Plutora Blog - Release Management
12 Essential Release Management MetricsReading time 4 minutes
Previously on this blog we’ve talked about how release-reporting metrics is an art rather than a science, and we’ve also outlined some core release metrics our customers use to track progress. In this first follow-up post, I’ll provide more detail on three of the 10 key metrics previously discussed:
• Total Release Downtime in Hours
• Releases by Priority and Type
• On-time Release Delivery
Total Release Downtime Metrics
Deploying software is a risky business, and one of the most visible forms of risk is downtime associated with a release. For any number of reasons a given release can mean different kinds of downtime. A quick emergency patch to production might require a simple server restart and result in only a handful of minutes of downtime, while a major version release of a large, interconnected system might require days of downtime over a weekend. Other releases that need testing over many weeks might require a tiered set of releases over time to transition traffic between a control and a variable system.
One thing is true of all software releases: they introduce the risk of downtime. Before you rush to release software you should be able to provide the business with a measure of this risk. When a stakeholder asks what the impact of a given release is going to be on revenue or production stability you should have an answer that is informed by real data.
With Plutora you can measure these metrics and associate them with release,s creating a history that can be mined and audited to provide the business with a reliable way to assess risk.
In these releases, we recommend measuring several release management metrics associated with Total Release Downtime.
Estimated Release Downtime (Hours)
This is downtime that is built into the release plan. If you need to rebuild a database during a release or migrate large data sets, your release is going to have release downtime captured in a timeline. Capture the amount of downtime your teams expect to experience during a release and record this value before the release starts.
Actual Release Downtime (Hours)
After you’ve completed your release, record the actual amount of downtime your system experiences as a result of the release. Discrepancies between the estimated release downtime and the actual release downtime over several releases can make future release plans more accurate.
If your teams are consistently over or under estimating release downtime you can track these estimates so that you can provide the business with more accurate assessments of risk associated with a particular release.

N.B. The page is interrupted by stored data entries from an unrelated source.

## config.mk

```make
export PLATFORM = sky130hd
export DESIGN_NAME = pwm_multi
export DESIGN_NICKNAME = d
export VERILOG_FILES = /design/src/rtl/pwm_multi.sv
export SDC_FILE = /design/constraint.sdc
export NUM_CORES = 1
export LEC_CHECK = 0
export CORE_UTILIZATION = 53
export CTS_CLUSTER_DIAMETER = 80
export DETAILED_ROUTE_END_ITERATION = 12
export GPL_TIMING_DRIVEN = 0
export MAX_ROUTING_LAYER = met4
export PLACE_DENSITY = 0.79
export SYNTH_ARGS = -nofsm -noshare
export SYNTH_HDL_FRONTEND = slang
export SYNTH_SLANG_ARGS = --single-unit
```

## constraint.sdc

```tcl
create_clock -name clk -period 7.4 [get_ports clk]
set_input_delay 2.22 -clock clk [delete_from_list [all_inputs] [get_ports clk]]
set_output_delay 2.22 -clock clk [all_outputs]
set_load 0.01 [all_outputs]
```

Root Causes for Unplanned Release Downtime
As a release manager it is your job to perform root cause analysis in the case of unanticipated downtime. If a release goes awry (and they often do) you must create a record of root causes that contributed to unplanned downtime. This record should be used to rectify unanticipated risks in your release process.
Unnecessary Release Downtime (Hours)
Software projects that are released repeatedly over many months and years should have an unplanned release downtime that approaches zero. After a few releases of a software system there should be very few surprises during a release sequence. Unfortunately, some projects are more stable than others.
This metric tracks unplanned downtime during a release process that is directly attributable to known root causes that have remained unaddressed between releases. If your releases are inconsistent and buggy due to previously identified root causes, this is a sign of problems in your project’s organization or process. When a release process fails to improve over time, it is a sign that something needs to change.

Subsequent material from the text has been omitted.